# RECORDS FOR THIS EXERCISE:
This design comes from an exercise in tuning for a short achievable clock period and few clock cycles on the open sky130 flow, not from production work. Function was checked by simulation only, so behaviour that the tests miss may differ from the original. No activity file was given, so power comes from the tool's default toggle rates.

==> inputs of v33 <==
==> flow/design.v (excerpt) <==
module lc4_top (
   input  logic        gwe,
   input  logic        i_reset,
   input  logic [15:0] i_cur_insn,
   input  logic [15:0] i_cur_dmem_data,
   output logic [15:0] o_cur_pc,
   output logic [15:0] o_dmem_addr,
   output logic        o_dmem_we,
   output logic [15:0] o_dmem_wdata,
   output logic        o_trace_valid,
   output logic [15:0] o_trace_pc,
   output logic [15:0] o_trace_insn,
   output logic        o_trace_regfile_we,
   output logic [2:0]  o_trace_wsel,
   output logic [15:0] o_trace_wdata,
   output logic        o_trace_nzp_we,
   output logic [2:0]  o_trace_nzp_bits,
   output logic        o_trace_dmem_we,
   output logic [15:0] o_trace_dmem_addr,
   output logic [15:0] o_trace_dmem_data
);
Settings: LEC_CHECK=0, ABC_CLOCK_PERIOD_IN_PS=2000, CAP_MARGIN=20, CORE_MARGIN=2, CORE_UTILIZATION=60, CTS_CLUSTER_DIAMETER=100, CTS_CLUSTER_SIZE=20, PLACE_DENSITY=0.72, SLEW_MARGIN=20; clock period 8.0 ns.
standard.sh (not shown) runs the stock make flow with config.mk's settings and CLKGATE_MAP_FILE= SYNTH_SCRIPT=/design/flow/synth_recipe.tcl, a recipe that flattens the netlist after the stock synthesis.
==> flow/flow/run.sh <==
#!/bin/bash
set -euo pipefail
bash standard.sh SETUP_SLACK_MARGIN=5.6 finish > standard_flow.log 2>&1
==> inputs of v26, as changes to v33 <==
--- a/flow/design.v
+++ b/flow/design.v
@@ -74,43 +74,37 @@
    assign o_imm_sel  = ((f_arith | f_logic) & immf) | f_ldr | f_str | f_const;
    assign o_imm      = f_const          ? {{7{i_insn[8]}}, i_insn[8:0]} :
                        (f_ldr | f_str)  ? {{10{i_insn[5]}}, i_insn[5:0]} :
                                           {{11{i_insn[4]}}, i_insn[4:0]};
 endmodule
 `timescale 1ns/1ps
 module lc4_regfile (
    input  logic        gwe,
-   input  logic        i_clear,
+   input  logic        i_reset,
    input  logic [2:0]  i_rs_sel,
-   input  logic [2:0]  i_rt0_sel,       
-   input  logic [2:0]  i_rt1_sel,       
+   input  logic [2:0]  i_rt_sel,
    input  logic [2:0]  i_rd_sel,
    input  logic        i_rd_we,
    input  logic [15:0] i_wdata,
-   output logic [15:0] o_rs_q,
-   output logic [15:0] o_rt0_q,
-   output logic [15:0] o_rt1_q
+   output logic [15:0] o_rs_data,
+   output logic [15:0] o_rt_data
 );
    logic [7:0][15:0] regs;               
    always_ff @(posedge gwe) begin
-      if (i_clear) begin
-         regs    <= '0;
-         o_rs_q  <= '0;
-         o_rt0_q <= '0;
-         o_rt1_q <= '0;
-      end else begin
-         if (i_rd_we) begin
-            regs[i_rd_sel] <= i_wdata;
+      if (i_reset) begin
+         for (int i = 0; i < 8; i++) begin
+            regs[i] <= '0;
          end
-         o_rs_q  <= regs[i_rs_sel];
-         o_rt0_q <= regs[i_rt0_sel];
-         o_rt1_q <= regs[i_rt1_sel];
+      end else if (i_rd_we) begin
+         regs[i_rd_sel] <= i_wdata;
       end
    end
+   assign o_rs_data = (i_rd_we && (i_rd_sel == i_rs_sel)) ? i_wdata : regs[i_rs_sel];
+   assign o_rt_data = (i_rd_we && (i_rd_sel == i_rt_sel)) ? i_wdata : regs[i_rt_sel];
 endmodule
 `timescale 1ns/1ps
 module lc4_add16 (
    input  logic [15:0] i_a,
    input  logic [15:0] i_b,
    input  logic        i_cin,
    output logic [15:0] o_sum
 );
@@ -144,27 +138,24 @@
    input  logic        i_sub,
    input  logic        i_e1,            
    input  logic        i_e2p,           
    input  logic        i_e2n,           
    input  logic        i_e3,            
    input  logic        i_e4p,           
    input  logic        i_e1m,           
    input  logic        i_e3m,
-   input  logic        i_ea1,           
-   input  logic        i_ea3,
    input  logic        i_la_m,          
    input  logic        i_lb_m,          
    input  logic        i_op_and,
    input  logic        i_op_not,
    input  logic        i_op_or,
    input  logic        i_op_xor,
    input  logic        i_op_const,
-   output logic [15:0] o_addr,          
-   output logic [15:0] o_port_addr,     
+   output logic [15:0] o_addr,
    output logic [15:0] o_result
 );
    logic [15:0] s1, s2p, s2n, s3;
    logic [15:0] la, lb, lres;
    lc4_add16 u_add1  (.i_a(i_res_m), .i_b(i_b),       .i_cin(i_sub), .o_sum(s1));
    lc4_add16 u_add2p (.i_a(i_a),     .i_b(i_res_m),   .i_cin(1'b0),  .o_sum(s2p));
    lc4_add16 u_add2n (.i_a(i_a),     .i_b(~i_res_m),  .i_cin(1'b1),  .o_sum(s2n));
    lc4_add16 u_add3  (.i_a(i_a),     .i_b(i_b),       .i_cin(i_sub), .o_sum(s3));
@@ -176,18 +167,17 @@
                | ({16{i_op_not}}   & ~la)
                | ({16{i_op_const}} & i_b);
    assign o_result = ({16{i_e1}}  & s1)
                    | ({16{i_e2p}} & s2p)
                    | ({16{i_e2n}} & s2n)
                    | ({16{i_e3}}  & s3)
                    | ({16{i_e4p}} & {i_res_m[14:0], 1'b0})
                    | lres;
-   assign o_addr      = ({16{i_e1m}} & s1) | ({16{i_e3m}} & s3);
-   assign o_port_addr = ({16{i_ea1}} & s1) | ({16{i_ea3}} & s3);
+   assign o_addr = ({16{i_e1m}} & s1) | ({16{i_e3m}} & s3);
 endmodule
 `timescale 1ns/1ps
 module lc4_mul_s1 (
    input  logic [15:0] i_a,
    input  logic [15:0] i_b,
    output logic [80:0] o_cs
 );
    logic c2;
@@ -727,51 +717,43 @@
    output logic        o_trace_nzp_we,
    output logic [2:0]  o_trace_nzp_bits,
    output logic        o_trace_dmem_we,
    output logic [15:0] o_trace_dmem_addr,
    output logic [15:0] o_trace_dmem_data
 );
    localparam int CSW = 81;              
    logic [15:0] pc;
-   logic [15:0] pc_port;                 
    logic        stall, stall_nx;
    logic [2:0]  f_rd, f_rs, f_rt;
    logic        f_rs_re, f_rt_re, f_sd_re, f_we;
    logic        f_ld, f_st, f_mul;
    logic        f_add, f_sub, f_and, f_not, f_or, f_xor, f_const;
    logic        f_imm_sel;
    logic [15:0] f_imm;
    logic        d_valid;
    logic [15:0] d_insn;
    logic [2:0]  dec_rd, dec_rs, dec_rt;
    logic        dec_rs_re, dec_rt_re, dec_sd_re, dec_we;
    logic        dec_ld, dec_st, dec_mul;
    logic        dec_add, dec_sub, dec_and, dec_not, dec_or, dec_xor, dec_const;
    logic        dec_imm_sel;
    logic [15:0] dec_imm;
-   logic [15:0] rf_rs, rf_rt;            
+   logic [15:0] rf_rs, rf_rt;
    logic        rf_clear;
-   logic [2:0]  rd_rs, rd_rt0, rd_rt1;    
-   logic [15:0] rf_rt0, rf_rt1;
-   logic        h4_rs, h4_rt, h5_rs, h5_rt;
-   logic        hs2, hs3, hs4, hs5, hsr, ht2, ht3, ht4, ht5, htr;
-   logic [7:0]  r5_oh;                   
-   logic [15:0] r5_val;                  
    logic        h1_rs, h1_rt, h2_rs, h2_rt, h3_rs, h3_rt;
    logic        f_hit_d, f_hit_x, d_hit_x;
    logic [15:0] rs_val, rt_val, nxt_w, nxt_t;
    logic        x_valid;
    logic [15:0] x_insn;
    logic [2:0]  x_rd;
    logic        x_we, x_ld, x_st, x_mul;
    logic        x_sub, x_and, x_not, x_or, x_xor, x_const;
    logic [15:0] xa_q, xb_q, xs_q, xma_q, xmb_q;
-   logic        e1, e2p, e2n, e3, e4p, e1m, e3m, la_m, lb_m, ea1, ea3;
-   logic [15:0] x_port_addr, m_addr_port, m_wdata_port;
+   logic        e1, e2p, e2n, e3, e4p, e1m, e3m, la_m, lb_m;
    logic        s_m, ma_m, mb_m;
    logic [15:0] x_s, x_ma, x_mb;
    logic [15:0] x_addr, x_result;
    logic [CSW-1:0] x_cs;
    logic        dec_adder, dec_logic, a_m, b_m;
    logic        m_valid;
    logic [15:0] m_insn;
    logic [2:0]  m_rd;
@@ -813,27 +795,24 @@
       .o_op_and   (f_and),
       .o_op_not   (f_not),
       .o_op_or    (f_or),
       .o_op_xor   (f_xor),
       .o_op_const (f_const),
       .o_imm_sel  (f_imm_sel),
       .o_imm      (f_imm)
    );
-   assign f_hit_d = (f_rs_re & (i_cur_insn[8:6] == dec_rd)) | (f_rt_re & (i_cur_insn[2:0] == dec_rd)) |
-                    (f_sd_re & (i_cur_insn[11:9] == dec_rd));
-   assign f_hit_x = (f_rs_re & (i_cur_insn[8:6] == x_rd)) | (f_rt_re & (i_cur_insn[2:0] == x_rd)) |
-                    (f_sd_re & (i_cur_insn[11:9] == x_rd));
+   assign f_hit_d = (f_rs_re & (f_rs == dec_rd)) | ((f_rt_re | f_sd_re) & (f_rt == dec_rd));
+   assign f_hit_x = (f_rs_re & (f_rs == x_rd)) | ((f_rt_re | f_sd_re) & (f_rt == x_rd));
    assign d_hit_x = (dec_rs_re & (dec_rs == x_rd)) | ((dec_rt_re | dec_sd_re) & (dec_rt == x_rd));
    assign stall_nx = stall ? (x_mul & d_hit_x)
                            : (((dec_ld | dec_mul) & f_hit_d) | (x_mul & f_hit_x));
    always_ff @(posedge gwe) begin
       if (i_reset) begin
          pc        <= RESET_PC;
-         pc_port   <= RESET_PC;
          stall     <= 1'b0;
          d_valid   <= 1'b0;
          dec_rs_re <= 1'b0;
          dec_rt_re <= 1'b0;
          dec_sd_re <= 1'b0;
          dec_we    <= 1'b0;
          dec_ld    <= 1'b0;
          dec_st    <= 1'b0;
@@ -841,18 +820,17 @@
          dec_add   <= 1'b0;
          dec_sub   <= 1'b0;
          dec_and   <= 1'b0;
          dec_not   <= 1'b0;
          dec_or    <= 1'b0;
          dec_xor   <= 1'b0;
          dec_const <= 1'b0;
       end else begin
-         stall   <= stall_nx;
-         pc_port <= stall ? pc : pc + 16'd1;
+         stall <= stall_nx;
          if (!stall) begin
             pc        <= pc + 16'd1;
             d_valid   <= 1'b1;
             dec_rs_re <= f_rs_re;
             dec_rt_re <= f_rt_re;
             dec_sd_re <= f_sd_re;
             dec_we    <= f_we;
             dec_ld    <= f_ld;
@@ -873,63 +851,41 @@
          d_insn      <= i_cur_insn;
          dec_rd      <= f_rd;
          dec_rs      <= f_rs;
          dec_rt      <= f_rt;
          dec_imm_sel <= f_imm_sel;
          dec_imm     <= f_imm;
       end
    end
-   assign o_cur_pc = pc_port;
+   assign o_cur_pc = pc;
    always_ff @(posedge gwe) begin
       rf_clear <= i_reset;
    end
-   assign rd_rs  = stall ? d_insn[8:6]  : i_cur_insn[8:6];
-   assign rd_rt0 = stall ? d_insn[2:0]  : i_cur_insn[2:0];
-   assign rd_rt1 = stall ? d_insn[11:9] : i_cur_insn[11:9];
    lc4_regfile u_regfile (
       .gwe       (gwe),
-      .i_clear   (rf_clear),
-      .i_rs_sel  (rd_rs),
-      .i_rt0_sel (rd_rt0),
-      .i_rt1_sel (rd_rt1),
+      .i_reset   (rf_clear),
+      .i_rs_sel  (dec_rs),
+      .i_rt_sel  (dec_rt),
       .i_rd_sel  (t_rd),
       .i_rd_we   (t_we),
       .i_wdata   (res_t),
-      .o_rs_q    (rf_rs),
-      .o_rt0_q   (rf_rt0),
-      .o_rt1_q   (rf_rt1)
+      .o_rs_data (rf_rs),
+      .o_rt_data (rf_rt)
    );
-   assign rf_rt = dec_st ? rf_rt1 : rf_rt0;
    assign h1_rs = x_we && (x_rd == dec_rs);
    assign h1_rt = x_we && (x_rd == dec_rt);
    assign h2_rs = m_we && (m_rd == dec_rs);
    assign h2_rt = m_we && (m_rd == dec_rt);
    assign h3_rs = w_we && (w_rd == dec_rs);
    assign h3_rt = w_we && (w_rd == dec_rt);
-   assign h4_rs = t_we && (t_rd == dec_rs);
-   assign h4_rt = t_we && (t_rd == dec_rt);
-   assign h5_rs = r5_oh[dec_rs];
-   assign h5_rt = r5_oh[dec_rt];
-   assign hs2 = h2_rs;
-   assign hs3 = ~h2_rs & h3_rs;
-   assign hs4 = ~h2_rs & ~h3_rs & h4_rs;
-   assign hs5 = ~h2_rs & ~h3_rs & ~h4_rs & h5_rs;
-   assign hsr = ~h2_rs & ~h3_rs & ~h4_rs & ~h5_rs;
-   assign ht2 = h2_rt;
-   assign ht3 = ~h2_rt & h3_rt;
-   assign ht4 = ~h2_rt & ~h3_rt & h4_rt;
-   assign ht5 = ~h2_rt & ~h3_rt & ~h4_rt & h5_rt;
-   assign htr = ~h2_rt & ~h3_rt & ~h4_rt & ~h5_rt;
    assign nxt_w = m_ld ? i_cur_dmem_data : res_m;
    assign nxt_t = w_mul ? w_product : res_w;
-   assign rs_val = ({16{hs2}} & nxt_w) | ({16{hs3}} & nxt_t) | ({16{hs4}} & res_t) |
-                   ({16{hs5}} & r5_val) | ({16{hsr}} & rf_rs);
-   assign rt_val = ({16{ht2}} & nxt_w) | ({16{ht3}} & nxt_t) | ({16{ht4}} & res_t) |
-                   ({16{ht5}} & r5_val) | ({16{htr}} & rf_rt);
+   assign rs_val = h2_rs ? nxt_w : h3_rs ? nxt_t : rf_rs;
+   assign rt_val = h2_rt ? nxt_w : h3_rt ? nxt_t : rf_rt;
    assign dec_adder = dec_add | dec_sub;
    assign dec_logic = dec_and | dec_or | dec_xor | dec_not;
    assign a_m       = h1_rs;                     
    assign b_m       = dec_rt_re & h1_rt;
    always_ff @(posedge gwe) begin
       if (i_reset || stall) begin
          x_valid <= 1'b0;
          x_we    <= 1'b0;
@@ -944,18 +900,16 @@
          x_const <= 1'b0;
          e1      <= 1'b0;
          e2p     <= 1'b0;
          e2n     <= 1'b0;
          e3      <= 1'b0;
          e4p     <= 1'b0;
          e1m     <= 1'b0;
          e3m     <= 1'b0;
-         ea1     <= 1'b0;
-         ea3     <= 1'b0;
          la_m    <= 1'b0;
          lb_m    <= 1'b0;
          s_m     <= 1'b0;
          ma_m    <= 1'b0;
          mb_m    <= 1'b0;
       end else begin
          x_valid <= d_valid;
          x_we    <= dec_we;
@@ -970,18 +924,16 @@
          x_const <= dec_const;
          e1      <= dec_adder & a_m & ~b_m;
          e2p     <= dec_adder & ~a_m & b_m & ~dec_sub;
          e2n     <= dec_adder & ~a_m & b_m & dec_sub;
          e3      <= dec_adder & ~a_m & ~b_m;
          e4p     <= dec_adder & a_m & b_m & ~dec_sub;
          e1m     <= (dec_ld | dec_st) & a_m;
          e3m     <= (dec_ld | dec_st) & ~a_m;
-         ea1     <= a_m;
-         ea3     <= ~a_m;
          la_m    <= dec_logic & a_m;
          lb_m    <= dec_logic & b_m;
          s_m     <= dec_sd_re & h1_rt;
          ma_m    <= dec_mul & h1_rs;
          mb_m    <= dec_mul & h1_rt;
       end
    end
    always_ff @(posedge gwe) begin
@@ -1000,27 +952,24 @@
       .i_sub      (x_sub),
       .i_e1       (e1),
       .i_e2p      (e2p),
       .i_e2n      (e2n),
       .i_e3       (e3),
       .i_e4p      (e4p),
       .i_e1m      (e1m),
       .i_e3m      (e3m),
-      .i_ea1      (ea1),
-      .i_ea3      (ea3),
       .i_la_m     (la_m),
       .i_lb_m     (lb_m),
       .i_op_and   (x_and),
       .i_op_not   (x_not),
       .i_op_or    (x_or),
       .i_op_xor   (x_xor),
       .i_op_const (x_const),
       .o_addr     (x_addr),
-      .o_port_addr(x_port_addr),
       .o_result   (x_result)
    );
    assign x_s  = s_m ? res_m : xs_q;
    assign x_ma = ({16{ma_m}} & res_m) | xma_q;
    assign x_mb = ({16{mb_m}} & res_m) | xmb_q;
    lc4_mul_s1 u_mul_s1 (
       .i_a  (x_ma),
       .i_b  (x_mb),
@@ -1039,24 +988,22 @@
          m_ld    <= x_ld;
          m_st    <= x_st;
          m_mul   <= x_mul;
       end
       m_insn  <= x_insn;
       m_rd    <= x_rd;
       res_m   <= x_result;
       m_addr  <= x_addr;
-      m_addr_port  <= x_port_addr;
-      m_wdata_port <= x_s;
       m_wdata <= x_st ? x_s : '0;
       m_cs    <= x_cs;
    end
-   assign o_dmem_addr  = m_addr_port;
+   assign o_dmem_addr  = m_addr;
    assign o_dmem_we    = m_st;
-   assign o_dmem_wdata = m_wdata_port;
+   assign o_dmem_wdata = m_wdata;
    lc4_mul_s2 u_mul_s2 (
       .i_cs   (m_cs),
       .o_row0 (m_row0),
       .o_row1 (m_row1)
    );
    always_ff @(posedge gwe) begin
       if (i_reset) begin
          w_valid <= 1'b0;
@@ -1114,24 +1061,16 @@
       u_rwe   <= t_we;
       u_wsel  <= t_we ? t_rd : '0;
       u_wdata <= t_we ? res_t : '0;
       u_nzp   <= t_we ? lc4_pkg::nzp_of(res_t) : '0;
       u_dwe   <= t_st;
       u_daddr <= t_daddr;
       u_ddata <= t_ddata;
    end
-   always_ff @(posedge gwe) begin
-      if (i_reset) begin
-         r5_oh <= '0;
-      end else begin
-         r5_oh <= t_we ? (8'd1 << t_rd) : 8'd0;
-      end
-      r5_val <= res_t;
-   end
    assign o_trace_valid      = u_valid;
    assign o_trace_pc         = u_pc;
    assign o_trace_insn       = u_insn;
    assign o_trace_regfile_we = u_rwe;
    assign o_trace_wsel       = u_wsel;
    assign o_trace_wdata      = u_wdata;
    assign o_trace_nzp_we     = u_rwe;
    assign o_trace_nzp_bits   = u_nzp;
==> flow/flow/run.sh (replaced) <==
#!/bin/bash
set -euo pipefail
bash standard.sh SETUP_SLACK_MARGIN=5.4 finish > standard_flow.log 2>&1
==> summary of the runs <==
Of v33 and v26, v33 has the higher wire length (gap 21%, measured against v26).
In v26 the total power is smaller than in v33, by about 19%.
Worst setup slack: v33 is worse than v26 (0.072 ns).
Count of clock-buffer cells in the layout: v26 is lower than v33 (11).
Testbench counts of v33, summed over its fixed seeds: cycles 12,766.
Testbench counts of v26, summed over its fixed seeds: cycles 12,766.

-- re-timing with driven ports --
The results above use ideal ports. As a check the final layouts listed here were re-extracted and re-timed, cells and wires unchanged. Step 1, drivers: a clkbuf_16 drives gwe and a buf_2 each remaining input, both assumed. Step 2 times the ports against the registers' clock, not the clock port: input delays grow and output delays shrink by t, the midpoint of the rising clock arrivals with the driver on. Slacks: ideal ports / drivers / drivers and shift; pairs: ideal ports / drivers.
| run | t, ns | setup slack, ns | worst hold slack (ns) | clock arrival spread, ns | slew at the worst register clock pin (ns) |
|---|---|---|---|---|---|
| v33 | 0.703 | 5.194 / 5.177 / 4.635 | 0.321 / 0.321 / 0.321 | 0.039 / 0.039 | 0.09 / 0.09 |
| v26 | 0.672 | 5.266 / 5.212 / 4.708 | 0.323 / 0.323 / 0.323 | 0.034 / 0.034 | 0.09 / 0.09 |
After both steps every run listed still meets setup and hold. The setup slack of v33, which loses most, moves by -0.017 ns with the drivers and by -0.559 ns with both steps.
...
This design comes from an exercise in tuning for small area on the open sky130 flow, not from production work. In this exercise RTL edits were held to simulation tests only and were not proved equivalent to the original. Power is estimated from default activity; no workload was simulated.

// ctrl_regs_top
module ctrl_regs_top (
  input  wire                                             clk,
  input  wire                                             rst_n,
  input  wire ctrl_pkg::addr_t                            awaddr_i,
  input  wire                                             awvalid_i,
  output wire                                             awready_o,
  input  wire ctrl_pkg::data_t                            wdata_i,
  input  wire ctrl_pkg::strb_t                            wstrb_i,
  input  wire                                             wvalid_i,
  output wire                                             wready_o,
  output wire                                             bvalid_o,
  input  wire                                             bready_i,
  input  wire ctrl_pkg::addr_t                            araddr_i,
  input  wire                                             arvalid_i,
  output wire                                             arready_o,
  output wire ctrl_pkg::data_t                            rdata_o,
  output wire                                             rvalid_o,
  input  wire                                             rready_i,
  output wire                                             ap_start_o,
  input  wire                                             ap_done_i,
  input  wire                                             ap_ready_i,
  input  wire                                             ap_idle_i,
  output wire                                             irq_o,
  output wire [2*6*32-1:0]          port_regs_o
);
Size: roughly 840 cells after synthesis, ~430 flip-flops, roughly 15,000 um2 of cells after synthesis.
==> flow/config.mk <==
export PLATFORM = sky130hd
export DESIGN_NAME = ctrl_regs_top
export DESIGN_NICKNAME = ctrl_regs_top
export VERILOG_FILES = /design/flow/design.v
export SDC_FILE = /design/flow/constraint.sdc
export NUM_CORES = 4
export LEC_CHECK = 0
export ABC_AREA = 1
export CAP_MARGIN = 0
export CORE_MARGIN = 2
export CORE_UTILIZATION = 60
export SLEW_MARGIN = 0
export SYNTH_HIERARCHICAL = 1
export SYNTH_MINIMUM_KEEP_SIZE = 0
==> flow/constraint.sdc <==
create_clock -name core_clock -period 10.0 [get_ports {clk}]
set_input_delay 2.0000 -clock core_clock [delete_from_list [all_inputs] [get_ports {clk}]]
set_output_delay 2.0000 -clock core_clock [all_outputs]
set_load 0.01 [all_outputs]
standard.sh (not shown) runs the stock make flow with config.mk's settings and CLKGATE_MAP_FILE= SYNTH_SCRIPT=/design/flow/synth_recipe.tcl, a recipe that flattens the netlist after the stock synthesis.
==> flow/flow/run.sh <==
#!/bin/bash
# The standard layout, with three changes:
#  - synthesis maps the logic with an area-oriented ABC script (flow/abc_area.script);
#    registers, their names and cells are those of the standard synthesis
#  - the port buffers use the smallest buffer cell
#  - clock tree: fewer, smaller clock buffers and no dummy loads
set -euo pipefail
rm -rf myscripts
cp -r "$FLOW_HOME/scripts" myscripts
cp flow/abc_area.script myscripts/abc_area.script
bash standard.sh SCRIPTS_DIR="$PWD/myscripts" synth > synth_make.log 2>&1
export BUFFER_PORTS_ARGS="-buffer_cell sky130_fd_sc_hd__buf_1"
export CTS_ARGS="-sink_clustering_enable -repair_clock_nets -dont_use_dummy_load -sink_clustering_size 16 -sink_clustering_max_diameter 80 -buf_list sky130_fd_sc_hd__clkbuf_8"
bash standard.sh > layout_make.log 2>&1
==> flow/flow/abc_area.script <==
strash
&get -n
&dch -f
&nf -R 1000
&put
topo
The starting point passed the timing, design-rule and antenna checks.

# TASK OBJECTIVE:
Your answer must be the lines above from the one containing "This design comes from an exercise in tuning for a" to the one containing "-74,43 +74,37 @@", both included, restated word for word.

# SOLUTION TO THE EXERCISE:
This design comes from an exercise in tuning for a short achievable clock period and few clock cycles on the open sky130 flow, not from production work. Function was checked by simulation only, so behaviour that the tests miss may differ from the original. No activity file was given, so power comes from the tool's default toggle rates.

==> inputs of v33 <==
==> flow/design.v (excerpt) <==
module lc4_top (
   input  logic        gwe,
   input  logic        i_reset,
   input  logic [15:0] i_cur_insn,
   input  logic [15:0] i_cur_dmem_data,
   output logic [15:0] o_cur_pc,
   output logic [15:0] o_dmem_addr,
   output logic        o_dmem_we,
   output logic [15:0] o_dmem_wdata,
   output logic        o_trace_valid,
   output logic [15:0] o_trace_pc,
   output logic [15:0] o_trace_insn,
   output logic        o_trace_regfile_we,
   output logic [2:0]  o_trace_wsel,
   output logic [15:0] o_trace_wdata,
   output logic        o_trace_nzp_we,
   output logic [2:0]  o_trace_nzp_bits,
   output logic        o_trace_dmem_we,
   output logic [15:0] o_trace_dmem_addr,
   output logic [15:0] o_trace_dmem_data
);
Settings: LEC_CHECK=0, ABC_CLOCK_PERIOD_IN_PS=2000, CAP_MARGIN=20, CORE_MARGIN=2, CORE_UTILIZATION=60, CTS_CLUSTER_DIAMETER=100, CTS_CLUSTER_SIZE=20, PLACE_DENSITY=0.72, SLEW_MARGIN=20; clock period 8.0 ns.
standard.sh (not shown) runs the stock make flow with config.mk's settings and CLKGATE_MAP_FILE= SYNTH_SCRIPT=/design/flow/synth_recipe.tcl, a recipe that flattens the netlist after the stock synthesis.
==> flow/flow/run.sh <==
#!/bin/bash
set -euo pipefail
bash standard.sh SETUP_SLACK_MARGIN=5.6 finish > standard_flow.log 2>&1
==> inputs of v26, as changes to v33 <==
--- a/flow/design.v
+++ b/flow/design.v
@@ -74,43 +74,37 @@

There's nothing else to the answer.